Peatling Magna (also once known as Great Petlyng and later as Great Peatling) is a village in the Harborough district in south Leicestershire, England. The population of the civil parish at the 2011 census was 210. It lies 3.7 km north-east of Ashby Magna and 2.9 km north-north-east of Peatling Parva.

==Church==
The church of All Saints is mainly of the 14th and 15th centuries and contains some fine examples of carved woodwork of different periods.

==Medieval notableness==
- In 1265, Peatling Magna stepped onto the national stage when, after the battle of Evesham, the villages refused to co-operate with men of the victorious royal forces, on the grounds that the latter were “going against the welfare of the community of the realm”. The fracas which followed eventually led to the village appearing in court, as recorded in the Plea Rolls of 1266, in the person of the reeve and four men as representatives of “the community of the vill.” F. M. Powicke saw the case as indicative of the penetration of communal ideas, local and national, to the smallest village level in 13th century England.

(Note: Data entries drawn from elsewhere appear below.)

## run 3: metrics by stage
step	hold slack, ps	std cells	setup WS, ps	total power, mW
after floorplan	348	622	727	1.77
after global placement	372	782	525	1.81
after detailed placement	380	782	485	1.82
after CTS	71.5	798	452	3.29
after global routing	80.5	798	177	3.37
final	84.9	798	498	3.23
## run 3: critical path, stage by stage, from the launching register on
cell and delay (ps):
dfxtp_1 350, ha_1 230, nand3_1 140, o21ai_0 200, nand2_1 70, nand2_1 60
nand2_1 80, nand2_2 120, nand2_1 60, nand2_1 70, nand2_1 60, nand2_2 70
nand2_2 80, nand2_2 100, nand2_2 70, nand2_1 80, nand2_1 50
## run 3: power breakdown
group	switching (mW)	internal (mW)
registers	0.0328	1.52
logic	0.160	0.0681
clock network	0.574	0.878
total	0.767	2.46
==> src/verilog/tone_driver.sv <==
`timescale 1ns/1ps
// Behaviour
// - Tempo value is the 4-bit tempo field, bits weighted 8,4,2,1.
// - Tempo value zero times exactly like tempo value one.
// - Duration value is the 6-bit duration field, weights 32 down to 1.
// - Duration value zero lasts exactly as long as value one.
// - Note or rest lasts 1.953125 ms times (tempo+1) times (duration+1).
// - Melody frequency is 65536 Hz over (pitch+1), pitch 4 to 127.
// - Pitch value is the 7-bit pitch field, weights 64 down to 1.
// - Upper five pitch bits all zero gives a rest, no tone.
// - A rest lasts as long as a note of the same codes.
// - In buzzer mode the tempo register picks the buzzer output mode.
// - In buzzer mode the duration register picks the high duty.
// - In buzzer mode the pitch register picks the buzzer frequency.
// - Run set in buzzer mode drives the buzzer waveform until run clears; steadily only at tempo 0, else gated.
// - Melody start copies duration and pitch to buffers, starts, interrupts.
// - Clearing run stops output immediately.
// - Buzzer uses low three pitch bits: 4.096 kHz down to 293 Hz.
// - Buzzer duty in sixteenths, minimum one; eighths at 4.096 kHz.
module tone_driver
  import tone_pkg::*;
#(
  parameter int CLK_HZ = CLK_HZ_DEFAULT
) (
  input  wire logic        core_clk_in,
  input  wire logic        srst_in,
  input  wire logic        hsel_in,
  input  wire logic [31:0] haddr_in,
  input  wire logic [1:0]  htrans_in,
  input  wire logic        hwrite_in,
  input  wire logic [2:0]  hsize_in,
  input  wire logic [31:0] hwdata_in,
  input  wire logic        hready_in,
  output logic             hreadyout_out,
  output logic [31:0]      hrdata_out,
  output logic             hresp_out,
  output logic             tone_out_pin_out,
  output logic             tone_irq_out
);

  // Buzzer period in base ticks minus one: 16 at code 0, else 32 times
  // the code, so the top frequency is divided by 1, 2, 4, 6 ... 14
  function automatic logic [CNT_W-1:0] buzz_last(input logic [2:0] sel);
    if (sel == 3'h0)
      buzz_last = BUZZ_STEP_TICKS - 8'h01;
    else
      buzz_last = ({5'h00, sel} * (BUZZ_STEP_TICKS << 1)) - 8'h01;
  endfunction : buzz_last

  // High time in base ticks for the buzzer duty code
  function automatic logic [CNT_W-1:0] buzz_high(input logic [2:0] sel,
                                                 input logic [3:0] d);
    logic [3:0] e;
    e = 4'h0;
    if (sel == 3'h0)
    begin
      e = {1'b0, d[3:1]};
      if (e == 4'h0)
        e = 4'h1;
      buzz_high = {3'h0, e, 1'b0};
    end
    else
    begin
      e = (d == 4'h0) ? 4'h1 : d;
      buzz_high = {4'h0, e} * {4'h0, sel, 1'b0}; // Sixteenths of 32*sel
    end
  endfunction : buzz_high

  tone_cfg_t   cfg_q, cfg_d;
  logic        wr_pend_q, wr_pend_d;
  logic [7:0]  wr_addr_q, wr_addr_d;
  logic [31:0] rdata_q, rdata_d;
  logic        ready_q;
  logic        take;

  tone_state_t       state_q, state_d;
  logic [DUR_W-1:0]  dur_buf_q, dur_buf_d;
  logic [PITCH_W-1:0] pitch_buf_q, pitch_buf_d;
  logic [TEMPO_W-1:0] tp_cnt_q, tp_cnt_d;
  logic [DUR_W-1:0]  dur_cnt_q, dur_cnt_d;
  logic [8:0]        gate_cnt_q, gate_cnt_d;
  logic              gate_on_q, gate_on_d;
  logic              irq_q, irq_d;
  logic              pin_q, pin_d;

  logic [TEMPO_W-1:0] tp_eff;
  logic [DUR_W-1:0]   ln_eff;
  logic               beat, note_end, resting, start, reload;
  logic               tb_clear, per_clear;
  logic               base_tick, unit_tick;
  logic [CNT_W-1:0]   per_last, per_cnt, half;
  logic [8:0]         gate_len;
  logic [2:0]         status;

  tone_timebase #(
    .CLK_HZ        (CLK_HZ)
  ) u_timebase (
    .core_clk_in   (core_clk_in),
    .srst_in       (srst_in),
    .clear_in      (tb_clear),
    .base_tick_out (base_tick),
    .unit_tick_out (unit_tick)
  );

  tone_period_counter #(
    .WIDTH       (CNT_W)
  ) u_period (
    .core_clk_in (core_clk_in),
    .srst_in     (srst_in),
    .clear_in    (per_clear),
    .tick_in     (base_tick),
    .last_in     (per_last),
    .count_out   (per_cnt)
  );

  // Bus slave: zero wait states; read mux uses next values so that a
  // read right behind a write returns the new data
  always_comb
  begin
    take      = hsel_in && hready_in && htrans_in[1];
    wr_pend_d = take && hwrite_in && (hsize_in == HSIZE_WORD);
    wr_addr_d = haddr_in[7:0];
    cfg_d     = cfg_q;
    if (wr_pend_q)
    begin
      case (wr_addr_q)
        ADDR_TEMPO:    cfg_d.tempo    = hwdata_in[TEMPO_W-1:0];
        ADDR_DURATION: cfg_d.duration = hwdata_in[DUR_W-1:0];
        ADDR_PITCH:    cfg_d.pitch    = hwdata_in[PITCH_W-1:0];
        ADDR_CONTROL:
        begin
          cfg_d.tone_run      = hwdata_in[CTRL_RUN_BIT];
          cfg_d.buzzer_select = hwdata_in[CTRL_BUZZER_BIT];
        end
        default: cfg_d = cfg_q;
      endcase
    end
    rdata_d = 32'h0000_0000;
    if (take && !hwrite_in)
    begin
      case (haddr_in[7:0])
        ADDR_TEMPO:    rdata_d = 32'(cfg_d.tempo);
        ADDR_DURATION: rdata_d = 32'(cfg_d.duration);
        ADDR_PITCH:    rdata_d = 32'(cfg_d.pitch);
        ADDR_CONTROL:  rdata_d = 32'({cfg_d.buzzer_select, cfg_d.tone_run});
        ADDR_STATUS:   rdata_d = 32'(status);
        default:       rdata_d = 32'h0000_0000; // Unmapped reads zero
      endcase
    end
  end

  always_ff @(posedge core_clk_in)
  begin
    if (srst_in)
    begin
      cfg_q     <= CFG_RESET;
      wr_pend_q <= 1'b0;
      wr_addr_q <= 8'h00;
      rdata_q   <= 32'h0000_0000;
      ready_q   <= 1'b0;
    end
    else
    begin
      cfg_q     <= cfg_d;
      wr_pend_q <= wr_pend_d;
      wr_addr_q <= wr_addr_d;
      rdata_q   <= rdata_d;
      ready_q   <= 1'b1;
    end
  end

  // Timing and tone decode
  always_comb
  begin
    status                  = 3'h0;
    status[STAT_MELODY_BIT] = (state_q == ST_MELODY);
    status[STAT_BUZZ_BIT]   = (state_q == ST_BUZZ);
    tp_eff   = (cfg_q.tempo == 4'h0) ? 4'h1 : cfg_q.tempo;
    ln_eff   = (dur_buf_q == 6'h00) ? 6'h01 : dur_buf_q;
    beat     = unit_tick && (tp_cnt_q >= tp_eff);
    note_end = beat && (dur_cnt_q >= ln_eff);
    resting  = (pitch_buf_q[PITCH_W-1:2] == 5'h00);
    status[STAT_REST_BIT] = (state_q == ST_MELODY) && resting;
    half     = ({1'b0, pitch_buf_q} + 8'h01) >> 1;
    per_last = (state_q == ST_BUZZ) ? buzz_last(cfg_q.pitch[2:0])
                                    : {1'b0, pitch_buf_q};
    gate_len = 9'(cfg_q.tempo) << BUZZ_GATE_SHIFT;
  end

  // Mode sequencing: run and buzzer select steer the machine
  always_comb
  begin
    state_d = state_q;
    case (state_q)
      ST_IDLE:
        if (cfg_q.tone_run)
          state_d = cfg_q.buzzer_select ? ST_BUZZ : ST_MELODY;
      ST_MELODY, ST_BUZZ:
        if (!cfg_q.tone_run)
          state_d = ST_IDLE;
        else
          state_d = cfg_q.buzzer_select ? ST_BUZZ : ST_MELODY;
      default: state_d = ST_IDLE;
    endcase
    start  = (state_d == ST_MELODY) && (state_q != ST_MELODY);
    reload = start || ((state_q == ST_MELODY) && (state_d == ST_MELODY)
                       && note_end);
    tb_clear  = start || ((state_d == ST_BUZZ) && (state_q != ST_BUZZ));
    per_clear = tb_clear || reload;
  end

  // Note timing, buffers, gate and pin
  always_comb
  begin
    dur_buf_d   = dur_buf_q;
    pitch_buf_d = pitch_buf_q;
    tp_cnt_d    = tp_cnt_q;
    dur_cnt_d   = dur_cnt_q;
    gate_cnt_d  = gate_cnt_q;
    gate_on_d   = gate_on_q;
    irq_d       = 1'b0;
    if (reload)
    begin
      dur_buf_d   = cfg_q.duration;
      pitch_buf_d = cfg_q.pitch;
      tp_cnt_d    = '0;
      dur_cnt_d   = '0;
      irq_d       = 1'b1;
    end
    else if ((state_q == ST_MELODY) && unit_tick)
    begin
      tp_cnt_d = beat ? 4'h0 : tp_cnt_q + 4'h1;
      if (beat)
        dur_cnt_d = dur_cnt_q + 6'h01;
    end
    // Buzzer mode 0 sounds steadily; others gate in windows of tempo*32
    if ((state_q != ST_BUZZ) || (cfg_q.tempo == 4'h0))
    begin
      gate_cnt_d = '0;
      gate_on_d  = 1'b1;
    end
    else if (unit_tick)
    begin
      if (gate_cnt_q + 9'h001 >= gate_len)
      begin
        gate_cnt_d = '0;
        gate_on_d  = !gate_on_q;
      end
      else
        gate_cnt_d = gate_cnt_q + 9'h001;
    end
    case (state_q)
      ST_MELODY: pin_d = !resting && (per_cnt < half);
      ST_BUZZ:   pin_d = gate_on_q && (per_cnt <
                   buzz_high(cfg_q.pitch[2:0],
                             cfg_q.duration[3:0]));
      default:   pin_d = 1'b0;
    endcase
    if (state_d != state_q)
      pin_d = 1'b0;
  end

  always_ff @(posedge core_clk_in)
  begin
    if (srst_in)
    begin
      state_q     <= ST_IDLE;
      dur_buf_q   <= '0;
      pitch_buf_q <= '0;
      tp_cnt_q    <= '0;
      dur_cnt_q   <= '0;
      gate_cnt_q  <= '0;
      gate_on_q   <= 1'b1;
      irq_q       <= 1'b0;
      pin_q       <= 1'b0;
    end
    else
    begin
      state_q     <= state_d;
      dur_buf_q   <= dur_buf_d;
      pitch_buf_q <= pitch_buf_d;
      tp_cnt_q    <= tp_cnt_d;
      dur_cnt_q   <= dur_cnt_d;
      gate_cnt_q  <= gate_cnt_d;
      gate_on_q   <= gate_on_d;
      irq_q       <= irq_d;
      pin_q       <= pin_d;
    end
  end

  assign hreadyout_out    = ready_q;
  assign hrdata_out       = rdata_q;
  assign hresp_out        = 1'b0;
  assign tone_out_pin_out = pin_q;
  assign tone_irq_out     = irq_q;
endmodule : tone_driver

- In 1384, Peatling Magna was mentioned as "Great Petlyng" in a pardon granted to Thomas Astell, Thomas Mathew, and John Scot of "Great Petlyng" for the death of Nicholas Man of "Great Petlyng", as William de Skypwith and other justices assigned to deliver the gaol (jail) at Leicester Castle found that Astell and the others had acted in self-defence. (Just how three men killed one man in "self-defence" was not explained.)